Last year I shattered my 26:00 minute 5k PR by running 23:55. It felt incredible. I won my age group. I felt like I could conquer the world. I didn't run 26.2 miles, but it felt even better. It felt competitive even though I was only competing with myself.

I want to run several half marathons a year, but this year I will join Lauren Fleshman's 5k revolution. I will be in control, and I will be fast. My goal is to break 21 minutes in the 5k, and it's going to be hard. I won't be doing 10 mile long runs (at least not until later in the year when I start training for New York), but my training will be focused and fast. In 2015 I will own the 5k. Let's do this!       

Tuesday, January 6, 2015

Hips Don't Lie (Nor do Knees)

If you're a runner who has never been injured, I salute you. I'm also very envious. When I started running nine years ago, injury wasn't something that would've occurred to me. This is despite the fact that I'd never run more than two miles, and I decided to sign up for a marathon. You know how most people start with a 5k and build up? Nope...not me. I went right for a marathon having never run any race distance. It was all going well until I got to my 8-mile training run. I felt a twinge in my knee that continues to twinge to this day. It is an IT band injury that also has recurring hip pain. Any time I tell my husband that my hip is hurting his response is, "You know what they say: hips don't lie." He's annoying, and unfortunately he's right (although his meaning is different from the Shakira song.)

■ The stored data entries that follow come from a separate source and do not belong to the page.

This design comes from an exercise in tuning for small area, a short achievable clock period and few clock cycles per item on the open sky130 flow, not from production work. At most, simulation tests tie the RTL to the original design; equivalence was not proved.

## sx_tag_engine
module sx_tag_engine (
  input  wire         clk,
  input  wire         rst,         
  input  wire         start,
  output wire         ready,
  input  wire [127:0] key,
  input  wire [63:0]  uid,
  input  wire [15:0]  acmd,
  input  wire [31:0]  acnt,
  input  wire [15:0]  alen,
  input  wire [63:0]  atag,
  input  wire         in_valid,
  output wire         in_ready,
  input  wire [15:0]  in_data,
  output reg          done,
  output wire [63:0]  tag,
  output wire         match
);
==> flow/config.mk <==
export PLATFORM = sky130hd
export DESIGN_NAME = sx_tag_engine
export DESIGN_NICKNAME = sx_tag_engine
export VERILOG_FILES = /design/flow/design.v
export SDC_FILE = /design/flow/constraint.sdc
export NUM_CORES = 8
export LEC_CHECK = 0
export CAP_MARGIN = 20
export CELL_PAD_IN_SITES_DETAIL_PLACEMENT = 1
export CORE_MARGIN = 2
export CORE_UTILIZATION = 30
export PLACE_DENSITY = 0.5
export SETUP_SLACK_MARGIN = 2.5
export SLEW_MARGIN = 20
export SYNTH_HIERARCHICAL = 1
export SYNTH_MINIMUM_KEEP_SIZE = 0
==> flow/constraint.sdc <==
create_clock -name core_clock -period 8.0 [get_ports {clk}]
set_input_delay 1.6000 -clock core_clock [delete_from_list [all_inputs] [get_ports {clk}]]
set_output_delay 1.6000 -clock core_clock [all_outputs]
set_load 0.01 [all_outputs]
standard.sh (not shown) runs the stock make flow with config.mk's settings and CLKGATE_MAP_FILE= SYNTH_SCRIPT=/design/flow/synth_recipe.tcl, a recipe that flattens the netlist after the stock synthesis.
==> flow/flow/run.sh <==
#!/bin/bash
# The standard layout (standard.sh), with one change: the port buffers that
# global placement adds are sky130_fd_sc_hd__buf_1 instead of the delay buffer
# buffer_ports picks by itself.  The whole output goes to standard.log here.
set -euo pipefail
export BUFFER_PORTS_ARGS="-buffer_cell sky130_fd_sc_hd__buf_1"
bash standard.sh > standard.log 2>&1
The starting point ran to the end with no violations.
Testbench counts at the start, summed over its fixed seeds: cycles 13,264, items 256.
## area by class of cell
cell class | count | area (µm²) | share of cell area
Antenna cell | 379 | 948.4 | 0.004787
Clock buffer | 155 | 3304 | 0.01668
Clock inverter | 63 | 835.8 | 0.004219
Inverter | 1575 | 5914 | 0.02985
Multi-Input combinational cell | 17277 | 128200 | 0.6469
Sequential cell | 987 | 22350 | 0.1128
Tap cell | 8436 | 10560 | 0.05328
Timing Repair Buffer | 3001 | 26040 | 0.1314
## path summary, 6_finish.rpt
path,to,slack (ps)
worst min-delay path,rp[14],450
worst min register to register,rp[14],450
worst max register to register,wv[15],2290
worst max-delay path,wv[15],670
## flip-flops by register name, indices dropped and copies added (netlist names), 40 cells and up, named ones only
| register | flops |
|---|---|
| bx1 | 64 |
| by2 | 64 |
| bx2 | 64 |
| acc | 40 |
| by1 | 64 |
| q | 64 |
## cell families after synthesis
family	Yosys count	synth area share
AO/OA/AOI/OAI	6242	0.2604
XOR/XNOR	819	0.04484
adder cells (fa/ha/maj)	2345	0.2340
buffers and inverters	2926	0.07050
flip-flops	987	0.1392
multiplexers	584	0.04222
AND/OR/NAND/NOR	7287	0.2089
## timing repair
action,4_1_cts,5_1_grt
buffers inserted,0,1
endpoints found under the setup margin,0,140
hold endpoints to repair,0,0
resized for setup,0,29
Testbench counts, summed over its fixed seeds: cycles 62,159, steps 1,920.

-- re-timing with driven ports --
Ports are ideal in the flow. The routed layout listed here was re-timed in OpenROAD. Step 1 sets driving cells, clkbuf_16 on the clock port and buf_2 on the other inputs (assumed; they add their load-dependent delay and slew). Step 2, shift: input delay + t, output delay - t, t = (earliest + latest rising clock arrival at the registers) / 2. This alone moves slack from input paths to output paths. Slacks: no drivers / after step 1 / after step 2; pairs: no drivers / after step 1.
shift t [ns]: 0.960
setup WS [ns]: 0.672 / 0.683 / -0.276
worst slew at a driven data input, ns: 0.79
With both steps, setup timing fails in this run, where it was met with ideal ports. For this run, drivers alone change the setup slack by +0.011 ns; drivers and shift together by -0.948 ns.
What follows belongs to an exercise in optimizing a design on an open flow for small area, a short achievable clock period and few clock cycles; a production flow would make more cautious choices.
The RTL was checked by simulation tests, not by an equivalence proof against the original design.
Power is estimated from default activity; no workload was simulated.

File: design/flow/design.v
module edge_place (
    input  wire         clk,
    input  wire         rst,
    input  wire         cfg_we,
    input  wire [3:0]   cfg_addr,
    input  wire [63:0]  cfg_data,
    input  wire         vec_valid,
    output wire         vec_ready,
    input  wire         vec_first,
    input  wire [31:0]  vec_launch,
    input  wire [41:0]  vec_period,
    input  wire [263:0] vec_offset,
    input  wire [23:0]  vec_nano,
    output reg          ev_valid,
    input  wire         ev_ready,
    output reg  [3:0]   ev_code,
    output reg  [2:0]   ev_slot,
    output reg  [51:0]  ev_nominal,
    output reg  [41:0]  ev_tick_a,
    output reg  [9:0]   ev_tap_a,
    output reg  [41:0]  ev_tick_b,
    output reg  [9:0]   ev_tap_b
);
    reg [12:0]  deskew [0:3];    
    reg [127:0] fdlin  [0:3];    
    integer i;
    always @(posedge clk) begin
        if (rst) begin
            for (i = 0; i < 4; i = i + 1) begin
                deskew[i] <= 13'd0;
                fdlin[i]  <= 128'd0;
            end
        end else if (cfg_we) begin
            if (cfg_addr == 4'd8) begin
                deskew[0] <= cfg_data[12:0];
                deskew[1] <= cfg_data[28:16];
                deskew[2] <= cfg_data[44:32];
                deskew[3] <= cfg_data[60:48];
            end else if (cfg_addr < 4'd8) begin
                if (cfg_addr[0])
                    fdlin[cfg_addr[2:1]][127:64] <= cfg_data;
                else
                    fdlin[cfg_addr[2:1]][63:0]   <= cfg_data;
            end
        end
    end
    reg         busy;
    reg [2:0]   slot;
    reg [51:0]  cstart;
    reg [41:0]  prev_period;
    reg [263:0] off_r;
    reg [23:0]  nano_r;
    assign vec_ready = !busy;
    wire accept = vec_valid && vec_ready;
    wire [51:0] nominal_next = cstart + {10'd0, prev_period};
    reg  [51:0] cstart_next;
    always @(*) begin
        if (vec_first)
            cstart_next = {10'd0, vec_launch, 10'd0};
        else if (vec_period == prev_period)
            cstart_next = nominal_next;
        else if (nominal_next[9:0] != 10'd0)
            cstart_next = {nominal_next[51:10] + 42'd1, 10'd0};
        else
            cstart_next = nominal_next;
    end
    wire [3:0]  code    = nano_r[slot*4 +: 4];
    wire        is_ev   = (code != 4'd0) && (code <= 4'hB);
    wire        is_drv  = (code <= 4'd3);
    wire [43:0] offset  = off_r[slot*44 +: 44];
    wire [51:0] nominal = cstart + {8'd0, offset};
    wire [1:0]  path_a = is_drv ? 2'd0 : 2'd2;
    wire [1:0]  path_b = is_drv ? 2'd1 : 2'd3;
    wire [51:0] time_a = nominal + {39'd0, deskew[path_a]};
    wire [51:0] time_b = nominal + {39'd0, deskew[path_b]};
    wire [41:0] tick_a, tick_b;
    wire [9:0]  tap_a, tap_b;
    edge_fine u_fine_a (.t(time_a), .points(fdlin[path_a]), .tick(tick_a), .tap(tap_a));
    edge_fine u_fine_b (.t(time_b), .points(fdlin[path_b]), .tick(tick_b), .tap(tap_b));
    wire advance = busy && (!ev_valid || ev_ready);
    always @(posedge clk) begin
        if (rst) begin
            busy        <= 1'b0;
            slot        <= 3'd0;
            cstart      <= 52'd0;
            prev_period <= 42'd0;
            off_r       <= 264'd0;
            nano_r      <= 24'd0;
            ev_valid    <= 1'b0;
            ev_code     <= 4'd0;
            ev_slot     <= 3'd0;
            ev_nominal  <= 52'd0;
            ev_tick_a   <= 42'd0;
            ev_tap_a    <= 10'd0;
            ev_tick_b   <= 42'd0;
            ev_tap_b    <= 10'd0;
        end else begin
            if (accept) begin
                busy        <= 1'b1;
                slot        <= 3'd0;
                cstart      <= cstart_next;
                prev_period <= vec_period;
                off_r       <= vec_offset;
                nano_r      <= vec_nano;
            end
            if (advance) begin
                ev_valid <= is_ev;
                if (is_ev) begin
                    ev_code    <= code;
                    ev_slot    <= slot;
                    ev_nominal <= nominal;
                    ev_tick_a  <= tick_a;
                    ev_tap_a   <= tap_a;
                    ev_tick_b  <= tick_b;
                    ev_tap_b   <= tap_b;
                end
                if (slot == 3'd5)
                    busy <= 1'b0;
                else
                    slot <= slot + 3'd1;
            end else if (ev_ready) begin
                ev_valid <= 1'b0;
            end
        end
    end
endmodule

A few years ago I wrote a blog describing my repeated trips to physical therapy since I started running. The IT band (the tendon that basically runs from your knee to your hip) struggle is real. It was the first running injury that began plaguing me early in my running life and continues to be the injury I struggle with on every run.

I've been on a bit of a hiatus from running the last few months given some health issues and crazy schedule. I've still been running once or twice a week, but it's been mostly slow and short. My hips and knee have appreciated the time off, although even without regular running the IT band pain persists.

Then, last week, I got a severe pain in my right knee. All of my IT band pain has always been singularly focused on my left side, so I was immediately worried by the pain on my right knee. It's been extremely painful in particular when I squat down or bend the knee. I ran yesterday, and running didn't feel terrible. It's the bending that is really giving me trouble.

I am trying to enjoy the fact that I'm not training for anything, so I can let the sore knee rest while I cross train. I don't have a race coming up until the Ann Arbor Half Marathon at the end of March. I have plenty of time to let the knee heal, and an appointment with my sports medicine doctor next week. 

I'll be easing back into hard core running over the next few months. The Ann Arbor Half is the only race I'm currently registered for; however, I'm considering running the Fifth Third Riverbank Run in Grand Rapids in May. I've committed to another triathlon in August, and then I'll run the New York Marathon in November after my disappointed deferral in 2014.

Despite knee and hip pain, running is worth it. It's my sanity, my biggest way of pushing myself, and how I work through life's problems. Hips and knees don't lie, but I don't like to listen to them. But this time I will - for a while at least. Besides it's 9 degrees outside. It seems like the perfect time to listen to my body for once.